# 380



## STRONGPERSUADER (Nov 5, 2006)

Looking for a 380 with a safety for the wife's carry weapon.


----------



## joebertin (Mar 26, 2010)

Hard to beat a Walther PPKS for a "point and shoot" belly gun if you want a .380.
It's also double action if that is important to you, and reasonable at around $500.
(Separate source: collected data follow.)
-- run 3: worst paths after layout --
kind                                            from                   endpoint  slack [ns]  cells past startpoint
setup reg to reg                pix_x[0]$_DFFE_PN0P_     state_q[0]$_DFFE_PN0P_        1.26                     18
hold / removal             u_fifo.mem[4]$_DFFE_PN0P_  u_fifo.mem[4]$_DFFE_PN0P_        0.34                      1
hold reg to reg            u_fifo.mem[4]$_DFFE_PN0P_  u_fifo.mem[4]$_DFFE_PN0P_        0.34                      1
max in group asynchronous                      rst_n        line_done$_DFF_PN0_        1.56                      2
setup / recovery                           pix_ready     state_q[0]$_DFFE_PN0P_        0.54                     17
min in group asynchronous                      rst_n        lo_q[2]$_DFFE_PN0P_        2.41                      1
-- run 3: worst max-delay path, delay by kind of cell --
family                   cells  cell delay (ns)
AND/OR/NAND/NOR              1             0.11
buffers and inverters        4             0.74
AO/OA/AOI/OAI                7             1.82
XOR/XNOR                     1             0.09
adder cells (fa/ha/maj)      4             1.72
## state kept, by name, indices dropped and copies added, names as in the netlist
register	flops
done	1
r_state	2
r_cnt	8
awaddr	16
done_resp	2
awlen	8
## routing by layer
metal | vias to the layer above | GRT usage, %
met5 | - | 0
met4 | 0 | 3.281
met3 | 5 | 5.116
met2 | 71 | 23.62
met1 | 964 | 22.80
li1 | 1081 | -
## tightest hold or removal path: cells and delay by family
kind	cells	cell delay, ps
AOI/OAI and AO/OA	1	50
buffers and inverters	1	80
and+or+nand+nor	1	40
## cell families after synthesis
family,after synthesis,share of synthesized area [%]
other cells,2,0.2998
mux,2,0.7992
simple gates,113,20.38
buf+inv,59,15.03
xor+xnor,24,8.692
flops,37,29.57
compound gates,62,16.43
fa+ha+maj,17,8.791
## config.mk

```make
export PLATFORM = sky130hd
export DESIGN_NAME = multicycle_control
export DESIGN_NICKNAME = d
export VERILOG_FILES = /design/src/rtl/multicycle_control.sv
export SDC_FILE = /design/constraint.sdc
export NUM_CORES = 1
export LEC_CHECK = 0
export ABC_AREA = 0
export BUFFER_PORTS_ARGS = -buffer_cell sky130_fd_sc_hd__clkbuf_2
export CAP_MARGIN = 30
export CORE_MARGIN = 2
export CORE_UTILIZATION = 45
export CTS_CLUSTER_SIZE = 14
export DETAILED_ROUTE_END_ITERATION = 10
export PLACE_DENSITY = 0.68
export SYNTH_ARGS = -nofsm -noshare
export SYNTH_HDL_FRONTEND = slang
export SYNTH_SLANG_ARGS = --single-unit
```

## constraint.sdc

```tcl
create_clock -name Clk -period 2.5 [get_ports Clk]
set_clock_uncertainty 0.2 [all_clocks]
set_input_delay 0.25 -clock Clk [delete_from_list [all_inputs] [get_ports Clk]]
set_output_delay 0.25 -clock Clk [all_outputs]
set_load 0.02 [all_outputs]
```

## src/rtl/multicycle_control.sv

```systemverilog
// Main control FSM for the multi-cycle MIPS datapath: sequences one instruction
// through fetch/decode/execute/memory/writeback with a MemReady timeout.
module multicycle_control #(
   parameter int TIMEOUT = 255
) (
   input  logic       Clk,
   input  logic       Rst_n,
   input  logic [5:0] Opcode,
   input  logic       Zero,
   input  logic       MemReady,
   output logic       PCWrite,
   output logic       IorD,
   output logic       MemRead,
   output logic       MemWrite,
   output logic       IRWrite,
   output logic       MemtoReg,
   output logic       RegDst,
   output logic       RegWrite,
   output logic       ALUSrcA,
   output logic [1:0] ALUSrcB,
   output logic [1:0] ALUOp,
   output logic [1:0] PCSource,
   output logic       Retire,
   output logic       Illegal,
   output logic       MemErr,
   output logic [3:0] State
);

   localparam int CW = (TIMEOUT < 1) ? 1 : $clog2(TIMEOUT + 1);
   localparam logic [CW-1:0] TO_LAST = CW'((TIMEOUT > 0) ? TIMEOUT - 1 : 0);

   typedef enum logic [3:0] {
      S_FETCH  = 4'd0,  S_DECODE = 4'd1,  S_MEMADR = 4'd2,  S_MEMRD  = 4'd3,
      S_MEMWB  = 4'd4,  S_MEMWR  = 4'd5,  S_EXEC   = 4'd6,  S_ALUWB  = 4'd7,
      S_BRANCH = 4'd8,  S_ADDIEX = 4'd9,  S_ADDIWB = 4'd10, S_JUMP   = 4'd11
   } state_t;

   typedef enum logic [2:0] {
      C_RTYPE, C_LW, C_SW, C_BEQ, C_J, C_ADDI
   } cls_t;

   state_t        state_q, state_d;
   cls_t          cls_q, cls_d;
   logic [CW-1:0] cnt_q, cnt_d;
   logic          run_q;
   logic          retire_q, retire_d, illegal_q, illegal_d, memerr_q, memerr_d;
   logic          to_hit, is_mem, en;

   logic       pcwrite_c, iord_c, memread_c, memwrite_c, irwrite_c;
   logic       memtoreg_c, regdst_c, regwrite_c, alusrca_c;
   logic [1:0] alusrcb_c, aluop_c, pcsource_c;

   // Timeout fires on the cycle the wait count would reach TIMEOUT with no completion
   assign to_hit = (TIMEOUT != 0) && (cnt_q == TO_LAST) && !MemReady;

   always_comb begin
      state_d    = state_q;
      cls_d      = cls_q;
      cnt_d      = cnt_q;
      retire_d   = 1'b0;
      illegal_d  = 1'b0;
      memerr_d   = 1'b0;
      is_mem     = 1'b0;
      pcwrite_c  = 1'b0;
      iord_c     = 1'b0;
      memread_c  = 1'b0;
      memwrite_c = 1'b0;
      irwrite_c  = 1'b0;
      memtoreg_c = 1'b0;
      regdst_c   = 1'b0;
      regwrite_c = 1'b0;
      alusrca_c  = 1'b0;
      alusrcb_c  = 2'b00;
      aluop_c    = 2'b00;
      pcsource_c = 2'b00;
      case (state_q)
         S_FETCH: begin
            is_mem    = 1'b1;
            memread_c = 1'b1;
            alusrcb_c = 2'b01;
            if (MemReady) begin
               irwrite_c = 1'b1;
               pcwrite_c = 1'b1;
               state_d   = S_DECODE;
            end else if (to_hit) begin
               memerr_d = 1'b1;
            end
         end
         S_DECODE: begin
            alusrcb_c = 2'b11;
            case (Opcode)
               6'b000000: begin cls_d = C_RTYPE; state_d = S_EXEC;   end
               6'b100011: begin cls_d = C_LW;    state_d = S_MEMADR; end
               6'b101011: begin cls_d = C_SW;    state_d = S_MEMADR; end
               6'b000100: begin cls_d = C_BEQ;   state_d = S_BRANCH; end
               6'b000010: begin cls_d = C_J;     state_d = S_JUMP;   end
               6'b001000: begin cls_d = C_ADDI;  state_d = S_ADDIEX; end
               default:   begin illegal_d = 1'b1; state_d = S_FETCH; end
            endcase
         end
         S_MEMADR: begin
            alusrca_c = 1'b1;
            alusrcb_c = 2'b10;
            state_d   = (cls_q == C_SW) ? S_MEMWR : S_MEMRD;
         end
         S_MEMRD: begin
            is_mem    = 1'b1;
            memread_c = 1'b1;
            iord_c    = 1'b1;
            if (MemReady) begin
               state_d = S_MEMWB;
            end else if (to_hit) begin
               memerr_d = 1'b1;
               state_d  = S_FETCH;
            end
         end
         S_MEMWB: begin
            regwrite_c = 1'b1;
            memtoreg_c = 1'b1;
            retire_d   = 1'b1;
            state_d    = S_FETCH;
         end
         S_MEMWR: begin
            is_mem     = 1'b1;
            memwrite_c = 1'b1;
            iord_c     = 1'b1;
            if (MemReady) begin
               retire_d = 1'b1;
               state_d  = S_FETCH;
            end else if (to_hit) begin
               memerr_d = 1'b1;
               state_d  = S_FETCH;
            end
         end
         S_EXEC: begin
            alusrca_c = 1'b1;
            aluop_c   = 2'b10;
            state_d   = S_ALUWB;
         end
         S_ALUWB: begin
            regdst_c   = 1'b1;
            regwrite_c = 1'b1;
            retire_d   = 1'b1;
            state_d    = S_FETCH;
         end
         S_BRANCH: begin
            alusrca_c  = 1'b1;
            aluop_c    = 2'b01;
            pcsource_c = 2'b01;
            pcwrite_c  = Zero;
            retire_d   = 1'b1;
            state_d    = S_FETCH;
         end
         S_ADDIEX: begin
            alusrca_c = 1'b1;
            alusrcb_c = 2'b10;
            state_d   = S_ADDIWB;
         end
         S_ADDIWB: begin
            regwrite_c = 1'b1;
            retire_d   = 1'b1;
            state_d    = S_FETCH;
         end
         S_JUMP: begin
            pcsource_c = 2'b10;
            pcwrite_c  = 1'b1;
            retire_d   = 1'b1;
            state_d    = S_FETCH;
         end
         default: state_d = S_FETCH;
      endcase
      // Wait counter restarts whenever a memory state is (re)entered or abandoned
      if (!is_mem || state_d != state_q || memerr_d) begin
         cnt_d = '0;
      end else if (!MemReady) begin
         cnt_d = cnt_q + CW'(1);
      end
   end

   // run_q holds the FSM and outputs quiet until the first edge after reset release
   always_ff @(posedge Clk or negedge Rst_n) begin
      if (!Rst_n) begin
         state_q   <= S_FETCH;
         cls_q     <= C_RTYPE;
         cnt_q     <= '0;
         run_q     <= 1'b0;
         retire_q  <= 1'b0;
         illegal_q <= 1'b0;
         memerr_q  <= 1'b0;
      end else begin
         run_q <= 1'b1;
         if (run_q) begin
            state_q   <= state_d;
            cls_q     <= cls_d;
            cnt_q     <= cnt_d;
            retire_q  <= retire_d;
            illegal_q <= illegal_d;
            memerr_q  <= memerr_d;
         end
      end
   end

   assign en       = Rst_n & run_q;
   assign PCWrite  = en & pcwrite_c;
   assign IorD     = en & iord_c;
   assign MemRead  = en & memread_c;
   assign MemWrite = en & memwrite_c;
   assign IRWrite  = en & irwrite_c;
   assign MemtoReg = en & memtoreg_c;
   assign RegDst   = en & regdst_c;
   assign RegWrite = en & regwrite_c;
   assign ALUSrcA  = en & alusrca_c;
   assign ALUSrcB  = en ? alusrcb_c : 2'b00;
   assign ALUOp    = en ? aluop_c : 2'b00;
   assign PCSource = en ? pcsource_c : 2'b00;
   assign Retire   = en & retire_q;
   assign Illegal  = en & illegal_q;
   assign MemErr   = en & memerr_q;
   assign State    = Rst_n ? state_q : 4'd0;

endmodule

```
That having been said, you might want to look at some of the small 9mms. If you don't mind spending a bit more, check out the Springfield EMP in 9mm. Unlike most .380s it's also great on the range with full size night sights. What a pistol...but it'll cost you around $1000.


----------



## MarkyB (Jan 16, 2008)

Sig 238. Awesome little gun. Single action with safety.


----------



## mck1975 (Jun 18, 2009)

+2 on the Sig P238!


----------



## creekcrawler (Oct 5, 2004)

Got the wife a Bersa Thunder a few years back. I was really impressed with it for the money (it is an import).
Very accurate too.


----------



## boatnut (Nov 22, 2006)

I have the sig P238 and like everything about it except the trigger. It's fine for emptying one mag but when at the range and putting a 100 rounds thru it, it gets to be uncomfortable to me. Great gun though!


----------



## capt j-rod (Feb 14, 2008)

Glock 42 and keep the booger hook off of the bang switch!


----------



## bobk (Apr 30, 2004)

Another vote for the sig p238. Great pistol.


----------



## Dovans (Nov 15, 2011)

wife was not comfortable with semi-auto. Had hard time pulling the slide back to load the weapon. she found a 22 ruger that she is proficient with. Small, easy trigger fits her small hands nicely.


----------